Burnley tidak menyerah begitu saja. Bermain di hadapan pendukung sendiri, mereka mencoba bangkit dan memberikan tekanan di fase akhir. Beberapa situasi berbahaya sempat tercipta, tetapi lini belakang City tampil disiplin untuk menjaga keunggulan tipis tersebut.
Pelatih City, Pep Guardiola, mengakui kemenangan ini penting, namun jauh dari kata sempurna.
"Kami harus memenangkan semua pertandingan yang tersisa jika ingin juara," tegas Guardiola.
Ia juga menyoroti penyelesaian akhir timnya yang belum maksimal, dengan banyaknya peluang yang ada.
"Kami punya banyak peluang, tapi tidak cukup klinis. Itu membuat pertandingan tetap terbuka," ujarnya.
Guardiola bahkan tampak frustrasi di pinggir lapangan karena timnya gagal "membunuh" laga lebih cepat, situasi yang membuat akhir pertandingan berjalan menegangkan.
Kemenangan ini membawa City kembali ke posisi teratas dalam perburuan gelar yang semakin panas, lantaran sama-sama mengoleksi 70 poin dengan Arsenal, gang harus turun satu peringkat di pekan ke-33 itu.

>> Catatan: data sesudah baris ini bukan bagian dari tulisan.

## src/rtl/tone_pkg.sv

```systemverilog
// Shared constants for the multi-channel tone generator: register map helpers,
// control bit positions and the noise LFSR definition.
package tone_pkg;

    localparam int CTRL_EN    = 0;
    localparam int CTRL_NOISE = 1;

    localparam int          LFSR_W     = 15;
    localparam logic [14:0] LFSR_SEED  = 15'h0001;
    localparam int          LFSR_TAP_A = 14;
    localparam int          LFSR_TAP_B = 13;

    // The control nibble sits directly above the period nibbles.
    function automatic logic [2:0] sel_ctrl(input int pw);
        return 3'(pw / 4);
    endfunction

    function automatic logic [2:0] popcount4(input logic [3:0] v);
        return 3'(v[0]) + 3'(v[1]) + 3'(v[2]) + 3'(v[3]);
    endfunction

endpackage

```

## src/rtl/tone_channel.sv

```systemverilog
// One tone channel: nibble-written period, control bits, tick counter and output.
// Noise mode (15-bit LFSR) is only built when TONE_NOISE_EN is defined.
module tone_channel
    import tone_pkg::*;
#(
    parameter int PW = 12
) (
    input  logic       i_clk,
    input  logic       i_rst_n,
    input  logic       i_tick,
    input  logic       i_we,
    input  logic [2:0] i_sel,
    input  logic [3:0] i_din,
    output logic       o_sout
);

    localparam int         NNIB     = PW / 4;
    localparam logic [2:0] SEL_CTRL = sel_ctrl(PW);

    logic [PW-1:0] r_period;
    logic [PW-1:0] r_cnt;
    logic          r_en;
    logic          r_sout;
    logic          w_ctrl_we;
    logic          w_dis;

    assign w_ctrl_we = i_we && (i_sel == SEL_CTRL);
    assign w_dis     = w_ctrl_we && !i_din[CTRL_EN];

`ifdef TONE_NOISE_EN
    logic              r_noise;
    logic [LFSR_W-1:0] r_lfsr;
    logic [LFSR_W-1:0] w_lfsr_next;

    assign w_lfsr_next = {r_lfsr[LFSR_W-2:0], r_lfsr[LFSR_TAP_A] ^ r_lfsr[LFSR_TAP_B]};
`endif

    // Counter logic reads only pre-write state; a disabling write wins over an event.
    always_ff @(posedge i_clk or negedge i_rst_n) begin
        if (!i_rst_n) begin
            r_period <= '0;
            r_cnt    <= '0;
            r_en     <= 1'b0;
            r_sout   <= 1'b0;
`ifdef TONE_NOISE_EN
            r_noise  <= 1'b0;
            r_lfsr   <= LFSR_SEED;
`endif
        end else begin
            if (i_we) begin
                for (int k = 0; k < NNIB; k++) begin
                    if (i_sel == 3'(k)) r_period[4*k +: 4] <= i_din;
                end
            end
            if (w_ctrl_we) begin
                r_en    <= i_din[CTRL_EN];
`ifdef TONE_NOISE_EN
                r_noise <= i_din[CTRL_NOISE];
`endif
            end

            if (!r_en || w_dis) begin
                r_cnt  <= '0;
                r_sout <= 1'b0;
`ifdef TONE_NOISE_EN
                r_lfsr <= LFSR_SEED;
`endif
            end else if (r_period == '0) begin
                r_cnt  <= '0;
                r_sout <= 1'b0;
            end else if (i_tick) begin
                if (r_cnt >= r_period) begin
                    r_cnt <= '0;
`ifdef TONE_NOISE_EN
                    if (r_noise) begin
                        r_lfsr <= w_lfsr_next;
                        r_sout <= w_lfsr_next[0];
                    end else begin
                        r_sout <= ~r_sout;
                    end
`else
                    r_sout <= ~r_sout;
`endif
                end else begin
                    r_cnt <= r_cnt + 1'b1;
                end
            end
        end
    end

    assign o_sout = r_sout;

endmodule

```

## src/rtl/tone_gen_multi.sv

```systemverilog
// Multi-channel square-wave tone generator: shared prescaler, write decode,
// NCH tone_channel instances and a registered popcount mix. Option: TONE_NOISE_EN.
module tone_gen_multi
    import tone_pkg::*;
#(
    parameter int NCH      = 3,
    parameter int PW       = 12,
    parameter int PRESCALE = 16
) (
    input  logic           CLK,
    input  logic           RST_C,
    input  logic           WE,
    input  logic [1:0]     CH,
    input  logic [2:0]     SEL,
    input  logic [3:0]     DIN,
    output logic [NCH-1:0] SOUT,
    output logic [2:0]     MIX
);

    localparam int PSW = (PRESCALE > 2) ? $clog2(PRESCALE) : 1;

    logic [PSW-1:0] r_presc;
    logic           w_tick;
    logic [NCH-1:0] w_sout;
    logic [3:0]     w_sout4;
    logic [2:0]     r_mix;

    assign w_tick = (r_presc == PSW'(PRESCALE - 1));

    // Free-running; writes never disturb the tick phase.
    always_ff @(posedge CLK or negedge RST_C) begin
        if (!RST_C) begin
            r_presc <= '0;
        end else if (w_tick) begin
            r_presc <= '0;
        end else begin
            r_presc <= r_presc + 1'b1;
        end
    end

    for (genvar g = 0; g < NCH; g++) begin : g_ch
        logic w_we;
        assign w_we = WE && (CH == 2'(g));

        tone_channel #(
            .PW (PW)
        ) u_ch (
            .i_clk   (CLK),
            .i_rst_n (RST_C),
            .i_tick  (w_tick),
            .i_we    (w_we),
            .i_sel   (SEL),
            .i_din   (DIN),
            .o_sout  (w_sout[g])
        );
    end

    always_comb begin
        w_sout4             = '0;
        w_sout4[NCH-1:0]    = w_sout;
    end

    always_ff @(posedge CLK or negedge RST_C) begin
        if (!RST_C) begin
            r_mix <= '0;
        end else begin
            r_mix <= popcount4(w_sout4);
        end
    end

    assign SOUT = w_sout;
    assign MIX  = r_mix;

endmodule
```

Sementara itu, performa yang kurang tajam menjadi peringatan serius di fase krusial musim bagi skuad asuhan Pep Guardiola.
Sebaliknya, hasil ini menjadi pukulan telak bagi Burnley. Setelah hanya semusim kembali ke kasta tertinggi, mereka harus menerima kenyataan turun kembali ke Championship. Meski demikian, semangat juang yang ditunjukkan di laga ini tetap mendapat apresiasi.